Árvore caiu durante temporal de segunda-feira à tarde | Foto: Claudinho Coradini/JP

O temporal de 15 minutos da última segunda-feira derrubou diversas árvores que, devido ao tombamento, ocasionou o desligamento de fiações elétricas, mas sem fazer vítimas. Uma das árvores que caiu se encontrava na avenida Armando Césare Dedini, numa esquina, em frente ao condomínio de número 146, que, de acordo com a moradora, Marta Zago, a Sedema (Secretaria Municipal de Defesa ao Meio Ambiente) já tinha conhecimento há ao menos dois anos
do risco de queda.

“Caiu na segunda-feira à tarde, na hora da chuva, junto com a ventania. Pedíamos a retirada desta árvore desde 2017 junto à Sedema, mas não nos atenderam”, conta Marta, que relata a dificuldade de conseguir retorno de servidores da pasta com quem ela e outros moradores mantiveram conversas e reuniões nos últimos anos. “Tinha medo que caísse em cima de uma criança ou em cima de um carro”, relata.

A queda, de fato, causou impacto.

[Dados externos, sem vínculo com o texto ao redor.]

Context: an optimization exercise on an open-source flow, tuned for small area and a short achievable clock period. The choices shown serve that exercise and are no tape-out recipe.
Where RTL was checked, it was by simulation tests only, not by an equivalence proof against the original.
For runs 5 to 7, only the layout was checked, not whether the RTL still works.
No activity file was given, so power comes from the tool's default toggle rates.

**flow/run.sh**
```bash
#!/bin/bash
# synth_recipe.tcl (not shown) runs the flow's synth.tcl, then flattens the netlist and writes it again
# the make line also repeats each setting of config.mk as NAME=value (left out here)
make -C /OpenROAD-flow-scripts/flow DESIGN_CONFIG=/design/flow/config.mk WORK_HOME=/design/flow/orfs CLKGATE_MAP_FILE= SYNTH_SCRIPT=/design/flow/synth_recipe.tcl finish
```
**flow/config.mk**
```make
export PLATFORM = sky130hd
export DESIGN_NAME = lru_replace_ctrl
export DESIGN_NICKNAME = lru_replace_ctrl
export VERILOG_FILES = /design/flow/design.v
export SDC_FILE = /design/flow/constraint.sdc
export NUM_CORES = 4
export LEC_CHECK = 0
export CAP_MARGIN = 20
export CORE_MARGIN = 2
export CORE_UTILIZATION = 35
export CTS_CLUSTER_DIAMETER = 100
export CTS_CLUSTER_SIZE = 25
export SETUP_SLACK_MARGIN = 4
export SLEW_MARGIN = 20
```
**flow/constraint.sdc**
```tcl
create_clock -name core_clock -period 8.0 [get_ports {clk}]
set_input_delay 1.6000 -clock core_clock [delete_from_list [all_inputs] [get_ports {clk}]]
set_output_delay 1.6000 -clock core_clock [all_outputs]
set_load 0.01 [all_outputs]
```
**flow/design.v**
```verilog
package lru_pkg;
    localparam int WAYS  = 8;
    localparam int IDX_W = 7;
    typedef enum logic [2:0] {
        ST_IDLE   = 3'd0,
        ST_LOOKUP = 3'd1,
        ST_REFILL = 3'd2,
        ST_UPDATE = 3'd3,
        ST_RESP   = 3'd4
    } state_e;
endpackage
module lru_victim_sel #(
    parameter int WAYS = lru_pkg::WAYS
) (
    input  logic [3:0]      i_nvalid,
    input  logic [3:0]      i_first,
    input  logic [3:0]      i_second,
    input  logic [WAYS-1:0] i_lru_flag,
    output logic            o_hit,
    output logic            o_multi_hit,
    output logic [2:0]      o_way_idx,
    output logic            o_notfull
);
    logic [2:0] flag_idx;
    logic       flag_onehot;
    always_comb begin
        o_hit       = (i_first < i_nvalid);
        o_multi_hit = (i_second < i_nvalid);
        flag_onehot = (i_lru_flag != '0) &&
                      ((i_lru_flag & (i_lru_flag - WAYS'(1))) == '0);
        flag_idx    = '0;
        for (int k = 0; k < WAYS; k++) begin
            if (i_lru_flag[k]) flag_idx = flag_idx | 3'(k);
        end
        o_notfull   = !i_nvalid[3];
        if (o_hit)            o_way_idx = i_first[2:0];
        else if (o_notfull)   o_way_idx = i_nvalid[2:0];
        else if (flag_onehot) o_way_idx = flag_idx;
        else                  o_way_idx = 3'd7;
    end
endmodule
module lru_replace_ctrl #(
    parameter int WAYS  = lru_pkg::WAYS,
    parameter int IDX_W = lru_pkg::IDX_W
) (
    input  logic             clk,
    input  logic             rst,
    input  logic             i_req_valid,
    output logic             o_req_ready,
    input  logic [IDX_W-1:0] i_req_addr_7,
    input  logic [WAYS-1:0]  i_req_match_8,
    output logic [IDX_W-1:0] o_lru_addr_7,
    output logic [WAYS-1:0]  o_lru_hit_way_8,
    output logic             o_lru_hit_sig,
    output logic             o_lru_update,
    input  logic [WAYS-1:0]  i_lru_flag_8,
    output logic             o_refill_valid,
    output logic [WAYS-1:0]  o_refill_way_8,
    output logic [IDX_W-1:0] o_refill_addr_7,
    input  logic             i_refill_done,
    output logic             o_resp_valid,
    output logic             o_resp_hit,
    output logic [WAYS-1:0]  o_resp_way_8,
    input  logic             i_resp_ready,
    output logic             o_multi_hit_err
);
    localparam int RINGS = (1 << IDX_W) / 8;
    localparam int RW    = IDX_W - 3;
    function automatic logic [6:0] pair_enc(input logic [3:0] a, input logic [3:0] b);
        if (a[3])      pair_enc = {3'b100, b};
        else if (b[3]) pair_enc = {4'b1100, a[2:0]};
        else           pair_enc = {1'b0, a[2:0], b[2:0]};
    endfunction
    function automatic logic [3:0] pair_a(input logic [6:0] c);
        if (!c[6])     pair_a = {1'b0, c[5:3]};
        else if (!c[5]) pair_a = 4'd8;
        else           pair_a = {1'b0, c[2:0]};
    endfunction
    function automatic logic [3:0] pair_b(input logic [6:0] c);
        if (!c[6])     pair_b = {1'b0, c[2:0]};
        else if (!c[5]) pair_b = c[3:0];
        else           pair_b = 4'd8;
    endfunction
    logic st_idle, st_lookup, st_refill, st_update, st_resp;
    logic [1:0]       ptr_q;
    logic             swept_q;
    logic [IDX_W-1:0] addr_q;
    logic [3:0]       first_q;
    logic [3:0]       second_q;
    logic [3:0]       first_d;
    logic [3:0]       second_d;
    logic [6:0]       ccode_q;
    logic             cclean_q;
    logic [2:0]       way_q;
    logic             hit_q;
    logic             promote_q;
    logic [6:0]       wcode_q;
    logic [6:0]       pc [RINGS][4];
    logic             sel_hit, sel_multi, sel_notfull;
    logic [2:0]       sel_way;
    logic [6:0]       code;
    logic [3:0]       cnt_a, cnt_b, new_a, new_b;
    logic             fill;
    logic [6:0]       new_code;
    logic [6:0]       wr_code;
    logic [RINGS-1:0] we;
    logic [1:0]       rd_pos;
    logic             rd_clean;
    logic [6:0]       rd_code [4];
    always_comb begin
        code  = cclean_q ? ccode_q : 7'd0;
        cnt_a = pair_a(code);
        cnt_b = pair_b(code);
    end
    lru_victim_sel #(.WAYS(WAYS)) u_sel (
        .i_nvalid    (addr_q[0] ? cnt_b : cnt_a),
        .i_first     (first_q),
        .i_second    (second_q),
        .i_lru_flag  (i_lru_flag_8),
        .o_hit       (sel_hit),
        .o_multi_hit (sel_multi),
        .o_way_idx   (sel_way),
        .o_notfull   (sel_notfull)
    );
    always_ff @(posedge clk or posedge rst) begin
        if (rst) begin
            st_idle   <= 1'b1;
            st_lookup <= 1'b0;
            st_refill <= 1'b0;
            st_update <= 1'b0;
            st_resp   <= 1'b0;
            ptr_q     <= '0;
            swept_q   <= 1'b0;
        end else begin
            st_idle   <= (st_idle && !i_req_valid) || (st_resp && i_resp_ready);
            st_lookup <= st_idle && i_req_valid;
            st_refill <= (st_lookup && !sel_hit) || (st_refill && !i_refill_done);
            st_update <= (st_lookup && sel_hit) || (st_refill && i_refill_done);
            st_resp   <= st_update || (st_resp && !i_resp_ready);
            ptr_q     <= ptr_q + 2'd1;
            if (ptr_q == 2'd3) swept_q <= 1'b1;
        end
    end
    always_comb begin
        for (int j = 0; j < 4; j++) begin
            rd_code[j] = pc[i_req_addr_7[IDX_W-1:3]][j];
        end
        rd_pos   = i_req_addr_7[2:1] + ptr_q;
        rd_clean = swept_q || (rd_pos < ptr_q);
        first_d  = 4'd8;
        second_d = 4'd8;
        for (int k = WAYS-1; k >= 0; k--) begin
            if (i_req_match_8[k]) begin
                second_d = first_d;
                first_d  = 4'(k);
            end
        end
    end
    always_ff @(posedge clk) begin
        first_q  <= first_d;
        second_q <= second_d;
        ccode_q  <= rd_code[rd_pos];
        cclean_q <= rd_clean;
        if (st_idle) addr_q <= i_req_addr_7;
        if (st_lookup) begin
            way_q     <= sel_way;
            hit_q     <= sel_hit;
            promote_q <= sel_hit || sel_notfull;
            wcode_q   <= new_code;
        end
    end
    always_comb begin
        fill     = !sel_hit && sel_notfull;
        new_a    = (fill && !addr_q[0]) ? cnt_a + 4'd1 : cnt_a;
        new_b    = (fill &&  addr_q[0]) ? cnt_b + 4'd1 : cnt_b;
        new_code = pair_enc(new_a, new_b);
        wr_code  = st_lookup ? new_code : wcode_q;
        for (int r = 0; r < RINGS; r++) begin
            we[r] = !st_idle && (addr_q[IDX_W-1:3] == RW'(r)) &&
                    (2'(addr_q[2:1] + ptr_q) == 2'd3);
        end
    end
    always_ff @(posedge clk) begin
        for (int r = 0; r < RINGS; r++) begin
            pc[r][0] <= we[r] ? wr_code : (swept_q ? pc[r][3] : 7'd0);
            for (int j = 1; j < 4; j++) begin
                pc[r][j] <= pc[r][j-1];
            end
        end
    end
    logic [WAYS-1:0] way_dec;
    always_comb begin
        for (int k = 0; k < WAYS; k++) begin
            way_dec[k] = (way_q == 3'(k));
        end
        o_req_ready     = st_idle && !rst;
        o_lru_addr_7    = st_idle ? '0 : addr_q;
        o_refill_addr_7 = st_idle ? '0 : addr_q;
        o_multi_hit_err = st_lookup && sel_multi;
        o_refill_valid  = st_refill;
        o_refill_way_8  = st_refill ? way_dec : '0;
        o_lru_update    = st_update;
        o_lru_hit_sig   = st_update && promote_q;
        o_lru_hit_way_8 = (st_update && promote_q) ? way_dec : '0;
        o_resp_valid    = st_resp;
        o_resp_hit      = st_resp && hit_q;
        o_resp_way_8    = st_resp ? way_dec : '0;
    end
endmodule
```
==> summary.txt, run 1 <==
Yosys
  • Async set-reset flop share out of synthesis: 1.629%
  • Top FF cell, synth: dfxtp_1
  • Syn nets: 1456
  • Register area share after synthesis: between 60% and 70%
  • Number of synthesized flops with an enable pin: 12
  • FF+latch count, synth: about 500
  • YS warnings: 4
  • Post-synth cell types: 79
  • Synth top area cells: dfxtp_1 59%, a22oi_1 4.3%, nand3_1 4.0%, o21ai_0 3.0%, a221oi_1 3.0%
  • Synthesized area: 0.01587 mm²
  • Yosys top cell by area: dfxtp_1
  • Mapped Avg Cell Area: 11.19 µm²
  • Mapped Cells: 1418
  • Post-synth top area share: 59.41%

Timing
  • Tmin final: around 4.1 ns
  • Setup Skew: approximately 0.026 ns
  • Fin crit share: between 50% and 60%
  • Max Transition Viols Final: 0
  • Final number of hold-violating endpoints: 0
  • RSZ-0062 raised after global routing: true
  • Setup TNS: 0 ns
  • Achievable Freq: 0.2419 GHz
  • Worst slew pin tran: around 1.1 ns
  • Rel. slew slack: ~27%
  • Final setup vio count: 0

Die
  • Row count: slightly below 80
  • Die area: approximately 0.047 mm²
  • Die Y: 216.9 µm
  • Core box area: 0.04509 mm²
  • Starting Density: 35.20%
  • Die extent in x: 216.9 µm
  • I/O pin cnt: between 70 and 80

Placed design
  • IO buf count: 72
  • DP Wirelength: 31.09 mm
  • GP Congestion: 0.8895

Global route
  • Congestion Overflow GR: 0
  • Antenna violations before repair: 2
  • Total GRT Usage: about a fifth
  • Vias in the first global route: approximately 12000
  • First-pass GRT wire length: 71.93 mm
  • Largest net degree at the start of global routing: 81

Clock tree
  • Clock sink count: 491
  • CTS buffer count: 23
  • CTS tree: built
  • Number of H-tree levels: 1
  • Clock Path Buffers: 3
  • Worst-skew pair later-pin latency: ~0.56 ns
  • Clk slew on worst S/H paths: 0.10 ns
  • CTS Root Cell: clkbuf_16

Run status
  • Status: complete, no violations

Route
  • Met3 wire len: 4.087 mm
  • WL/cell: 23.42 µm
  • Post-Route WL: 48.79 mm
  • Final antenna-violating net count: 0
  • DRC viols: 0
  • Routed vias: 11947
  • WL met1: 21.62 mm
  • Top Layer Used: met4
  • Via/cell ratio: 5.735
  • DRT Pass-1 Iters: 6
  • Met2 WL: around 21 mm
  • DRT iter0 DRCs: 1505

Final layout
  • Util after Layout: 40.79%
  • ANT cells: 0
  • Layout cells sized above 1: 11.73%
  • Post-layout nets: between 1500 and 2000
  • Area grow syn2layout: 15.88%
  • Fill count: 4266

Power
  • Leak: 0.006771 µW
  • Power Density: around 290 mW/mm²
  • Pwr Total: 5310 µW
  • Max IR drop VDD: 0.1341 mV

Worst setup path
  • Critical Path Sink Type: primary output
  • Req. time, crit path: between 6 and 7 ns
  • CP startpoint kind: flip-flop
  • WS Path Type: flip-flop to primary output
  • Max FO, Critical Path: 7
  • Crit path DAT: 2.53 ns

Job
  • Max-cap check violation count: 0

Hold path
  • Hold/Removal Path Class: flip-flop to flip-flop
cell usage after synthesis (5+ instances only):
cell type	number
edfxtp_1	12
o21ai_0	95
and2_1	7
nor3_2	5
buf_4	13
buf_2	12
nand2b_1	16
a22o_1	49
o21ai_1	11
buf_6	5
xnor2_1	5
a22oi_1	91
a21o_1	6
a211oi_1	8
nand3_1	127
a221oi_1	54
or2_2	6
nand2_1	55
o22ai_1	6
nor2_1	65
a21oi_1	16
nor2b_1	13
o221ai_1	6
dfxtp_1	471
inv_1	25
nand4_1	30
o21ai_2	11
a222oi_1	14
dfrtp_1	7
ha_1	9
nor3_1	6
mux2i_1	19
clkbuf_1	67
and3_1	6
final cells by class:
class | instances | area, µm² | area share, %
Tap cell | 600 | 750.7 | 4.082
Timing Repair Buffer | 137 | 1360 | 7.396
Multi-Input combinational cell | 802 | 5569 | 30.28
Clock buffer | 26 | 596.8 | 3.245
Inverter | 26 | 98.84 | 0.5375
Sequential cell | 491 | 10010 | 54.41
Clock inverter | 1 | 8.758 | 0.04763
kinds of logic (layout without fill, tap and decap cells):
logic type	Yosys count	in the layout	synth area share [%]
buffers and inverters	125	190	3.603
adders and majority gates	13	13	1.025
DFF	491	491	62.95
xor gates and xnor gates	7	7	0.3863
AOI/OAI and AO/OA	406	406	19.12
muxes	21	21	1.435
and+or+nand+nor	355	355	11.48
layer usage:
layer / up-vias / GRT usage, %
li1: 5347 / -
met1: 5889 / 27.41
met2: 609 / 31.60
met3: 102 / 3.117
met4: 0 / 6.758
met5: - / 0
registers in the layout (all words and copies together) (netlist names), 2 cells and up:
register	flops
pc	448
addr_q	7
ccode_q	7
wcode_q	7
first_q	4
second_q	4
way_q	3
ptr_q	2
final timing paths:
| kind | depth (start not counted) | slack (ns) | end | startpoint |
|---|---|---|---|---|
| max | 9 | 3.87 | o_multi_hit_err | addr_q[0] |
| min | 0 | 0.34 | pc[18][4] | pc[17][4] |
| max reg2reg | 24 | 3.94 | pc[48][5] | ccode_q[5] |
| min reg2reg | 0 | 0.34 | pc[18][4] | pc[17][4] |
| max in group asynchronous | 2 | 6.38 | st_idle | rst |
| min in group asynchronous | 2 | 1.32 | st_refill | rst |
critical path, cell delays in order (launching register included):
cell,delay (ns)
edfxtp_1,0.52
and3b_1,0.28
or2_4,0.11
a21o_1,0.11
nand2_2,0.06
o21ai_2,0.12
nand2b_1,0.07
maj3_2,0.31
a211oi_2,0.22
buf_2,0.17
cells in the final DEF (no fill, tap or decap), types with 17 or more instances in the layout:
cell / count
a221oi_1: 54
a22o_1: 49
a22oi_1: 91
buf_4: 52
clkbuf_16: 26
clkdlybuf4s50_1: 66
dfxtp_1: 468
inv_1: 25
mux2i_1: 17
nand2_1: 52
nand3_1: 125
nand4_1: 30
nor2_1: 56
o21ai_0: 90
through the flow:
step / hold slack, ns / setup WS, ns / cell area [µm²] / instances
2_1_floorplan: 0.3269 / 4.282 / 15870 / 1418
3_3_place_gp: 0.3339 / 3.297 / 17100 / 2013
3_5_place_dp: 0.3359 / 3.236 / 17110 / 2013
4_1_cts: 0.3507 / 3.841 / 18020 / 2067
5_1_grt: 0.3564 / 3.754 / 18390 / 2083
6_report: 0.3355 / 3.866 / 18390 / 2083
report_power, final:
| group | total, µW | internal (µW) | leakage (µW) | switching (µW) |
|---|---|---|---|---|
| Clock | 1270 | 532 | 0.000298 | 737 |
| Sequential | 3150 | 2870 | 0.00403 | 282 |
| Combinational | 893 | 389 | 0.00245 | 504 |
what timing repair did:
action | in CTS | in global routing
gates resized for setup | 27 | 37
gates cloned | 0 | 3
pin swaps | 8 | 14
hold buffers | 0 | 0
setup endpoints to repair | 74 | 93
setup buffers | 27 | 13
==> inputs of run 2 (changes only) <==
==> flow/flow/run.sh (new file) <==
#!/bin/bash
# The standard layout (the standard.sh, standard synthesis included),
# with the port buffers made of plain buffers and timing repair allowed to
# change a cell's footprint when it resizes it.
bash standard.sh MATCH_CELL_FOOTPRINT=0 "BUFFER_PORTS_ARGS=-buffer_cell sky130_fd_sc_hd__buf_2" finish > standard.log 2>&1
==> flow/standard.sh (new file) <==
#!/bin/bash
# synth_recipe.tcl (not shown) runs the flow's synth.tcl, then flattens the netlist and writes it again
# the make line also repeats each setting of config.mk as NAME=value (left out here)
make -C /OpenROAD-flow-scripts/flow DESIGN_CONFIG=/design/flow/config.mk WORK_HOME=/design/flow/orfs CLKGATE_MAP_FILE= SYNTH_SCRIPT=/design/flow/synth_recipe.tcl "${@:-finish}"
--- a/flow/config.mk
+++ b/flow/config.mk
@@ -9,6 +9,6 @@
 export CORE_MARGIN = 2
 export CORE_UTILIZATION = 35
 export CTS_CLUSTER_DIAMETER = 100
-export CTS_CLUSTER_SIZE = 25
-export SETUP_SLACK_MARGIN = 4
+export CTS_CLUSTER_SIZE = 30
+export SETUP_SLACK_MARGIN = 5.0
 export SLEW_MARGIN = 20
removed: flow/run.sh
==> run 2 against run 1 <==
  * Maximum frequency up 0.73%
  * Count of clock-buffer cells in the layout down 2
  * Sequential power about the same
  * Synthesized cell count unchanged
  * Critical path type unchanged
  * Still clean on timing, DRC and antenna
  * Worst setup slack better by 0.030 ns
==> summary.txt, run 2 <==
Route
  • Routed vias: 12460
  • DRC viols: 0
  • DRT Pass-1 Iters: 6
  • Post-Route WL: ~54 mm
  • WL/cell: ~25 µm
  • Via/cell ratio: 5.779
  • DRT iter0 DRCs: roughly 1600
  • Final antenna-violating net count: 0

Yosys
  • Top post-synthesis cells by count: 471 x dfxtp_1, 127 x nand3_1, 95 x o21ai_0, 91 x a22oi_1, 67 x clkbuf_1
  • Synthesized area: 0.01587 mm²
  • Async set-reset flop share out of synthesis: 1.629%
  • Register area share after synthesis: 62.95%
  • Yosys top cell by area: dfxtp_1
  • Number of synthesized flops with an enable pin: 12
  • YS warnings: 4
  • Post-synth cell types: 79
  • Post-synth top area share: 59.41%
  • Top FF cell, synth: dfxtp_1
  • Mapped Cells: 1418
  • Mapped Avg Cell Area: roughly 11 µm²
  • Syn nets: 1456
  • Most frequent cell after synthesis: dfxtp_1
  • Synth top area cells: dfxtp_1 59%, a22oi_1 4.3%, nand3_1 4.0%, o21ai_0 3.0%, a221oi_1 3.0%
  • FF+latch count, synth: 491

Final layout
  • Largest Register: pc
  • Multi-input gate area: 0.006162 mm²
  • Area grow syn2layout: 22.78%
  • Fill count: 4129
  • Storage element area: 0.01001 mm²
  • Commonest non-fill, non-tap cell in the layout: dfxtp_1
  • Fin area: 0.01949 mm²
  • Layout cells sized above 1: roughly a quarter
  • Post-layout nets: 1589
  • Most frequent cells in the layout: 468 x dfxtp_1, 125 x nand3_1, 89 x o21ai_0
  • Largest register FFs: roughly 450

Worst setup path
  • CP most frequent cell: a21oi_4
  • CP startpoint kind: flip-flop
  • Worst path slowest cell: dfxtp_4
  • Max FO, Critical Path: 5
  • Req. time, crit path: 6.40 ns
  • Crit path DAT: 2.50 ns
  • Cell Chain, Critical Path: inv_1, nand3_2, a21oi_4, a21oi_4, ha_1, o21ai_1, nand2b_1, maj3_2, a211oi_2, buf_2
  • WP buf/inv: 2
  • Max incr delay on CP: ~0.40 ns
  • Delay-heaviest family, CP: adder cells
  • WS Path Type: flip-flop to primary output
  • Critical Path Sink Type: primary output

Run status
  • Status: complete, no violations

Clock tree
  • Clk slew on worst S/H paths: 0.12 ns
  • CTS Root Cell: clkbuf_16
  • Worst-skew pair later-pin latency: 0.57 ns
  • Clock sink count: 491
  • Clock Path Buffers: 3
  • Hold Buf Count CTS: 0
  • Number of H-tree levels: 1
  • CTS tree: built
  • CTS buffer count: 20

Power
  • Clock network fraction of total power: ~23%
  • Leak: roughly 0.0074 µW
  • Cell-internal power: 3784 µW
  • Combinational Power Share: between 10% and 20%
  • Switching Share: 29.72%
  • Switching pwr: 1601 µW
  • Sequential Power Share: 58.2%
  • Max IR drop VDD: around 0.16 mV
  • Power Density: around 280 mW/mm²

Timing
  • Setup TNS: 0 ns
  • Rel. slew slack: 26.76%
  • Max Transition Viols Final: 0
  • RSZ-0062 raised after global routing: true
  • Setup Skew: 0.03707 ns
  • Final number of hold-violating endpoints: 0
  • Final setup vio count: 0
  • Worst slew pin tran: 1.095 ns
  • Tmin final: approximately 4.1 ns
  • Achievable Freq: 0.2437 GHz
  • Fin crit share: 51.30%

Global route
  • Antenna violations before repair: 2
  • Congestion Overflow GR: 0
  • Vias in the first global route: 12208
  • Largest net degree at the start of global routing: 64
  • Total GRT Usage: 21.84%
  • First-pass GRT wire length: 77.30 mm

Placed design
  • IO buf count: 72
  • DP Area: 0.01691 mm²
  • GP Congestion: 0.8874
  • DP Wirelength: around 30 mm

Hold path
  • Hold/Removal Path Class: flip-flop to flip-flop

Die
  • Die area: 0.04706 mm²
  • Row count: 78
  • Starting Density: between 30% and 40%
  • Die Y: 216.9 µm
  • Die extent in x: 216.9 µm
  • Core box area: 0.04509 mm²
  • I/O pin cnt: 73

Job
  • Max-cap check violation count: 0
-- run 2: changes by cell type in the layout (fill, tap and decap cells not counted), moves of 10 or more --
| cell | delta |
|---|---|
| nand2b_1 | -10 |
| buf_4 | +29 |
| nor2_4 | +20 |
| buf_2 | +55 |
| nor2_1 | -17 |
| buf_12 | +20 |
| a221oi_1 | -19 |
| buf_6 | +20 |
| nor2_2 | +10 |
| clkdlybuf4s50_1 | -66 |
| a221oi_2 | +19 |
-- run 2: layout make-up --
cell class / instances / area share [%]
Antenna cell: 1 / 0.01284
Clock buffer: 24 / 2.697
Clock inverter: 2 / 0.1862
Inverter: 26 / 0.5458
Multi-Input combinational cell: 815 / 31.62
Sequential cell: 491 / 51.38
Tap cell: 600 / 3.853
Timing Repair Buffer: 197 / 9.702
-- run 2: timing repair --
item	4_1_cts	5_1_grt
buffers inserted	73	36
gates resized for setup	120	62
cloned	12	6
endpoints found under the setup margin	167	168
pin swaps	33	31
-- run 2: final timing paths --
check,start,to,slack [ns],depth (start not counted)
worst max-delay path,ccode_q[6],o_multi_hit_err,3.90,10
worst min-delay path,pc[34][5],pc[35][5],0.35,0
worst max register to register,addr_q[0],pc[40][4],4.61,10
worst min register to register,pc[34][5],pc[35][5],0.35,0
max in group asynchronous,rst,st_idle,6.73,2
min in group asynchronous,rst,ptr_q[0],0.98,2
-- run 2: through the flow --
stage	hold slack [ns]	instances	total power (µW)	setup WS, ns	utilization, %
final	0.3458	2156	5385	3.896	43.22
after global routing	0.3568	2156	5566	3.765	43.22
after CTS	0.3524	2113	5251	3.869	41.66
after detailed placement	0.3356	2002	3832	3.876	37.51
after global placement	0.3324	2002	3816	3.973	37.51
after floorplan	0.3269	1418	3575	4.624	-
-- run 2: cell families after synthesis --
group | synth area share (%)
flip-flops | 62.95
adder cells (fa/ha/maj) | 1.025
AO/OA/AOI/OAI | 19.12
buffers and inverters | 3.603
multiplexers | 1.435
AND/OR/NAND/NOR | 11.48
XOR/XNOR | 0.3863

Em um vídeo enviado ao Jornal de Piracicaba por Marta, uma pessoa filmou o estrago instantes após o término do temporal. Na filmagem é possível ver que a árvore caiu em cima de fiação elétrica na rua.

A Secretaria Municipal de Defesa do Meio Ambiente informa que, inicialmente, foi feita a poda em algumas árvores que apresentavam problemas e orientação para manejo em áreas internas daquele condomínio.

“Posteriormente, a Sedema realizaria a substituição de algumas árvores da espécie tipuana. Mas, como são árvores de grande porte, cuja supressão causaria grande impacto ambiental naquela área, a Sedema ainda realiza estudos mais profundos para a substituição das mesmas”, completou a pasta.

Em documento enviado por Marta ao JP, prova que a pasta fez uma vistoria no local em 8 de março de 2019. O documento, um e-mail trocado entre requisitantes do condomínio e a pasta, mostra que três árvores foram avaliadas. Uma tipuana em área interna entre os prédios, uma paineira em área de canteiro e uma tipuana calçada, esta última que apresentava riscos.

Na ocasião, a Sedema notificou que, para a retirada da árvore, existe um processo na secretaria que poderia ser utilizado para autorizar a supressão, deixando claro que a retirada seria do condomínio.

Outro documento apresentado ao jornal pela moradora foi um diagnóstico da empresa Propark, realizado em maio de 2018, e à época apresentado para a Sedema. Constatava que o local tinha árvores consideradas ‘insatisfatórias de manejo’, em estado de conservação médio, presença de forte inclinação, fungos e cupins, entre outros problemas, como alteração na cor da madeira.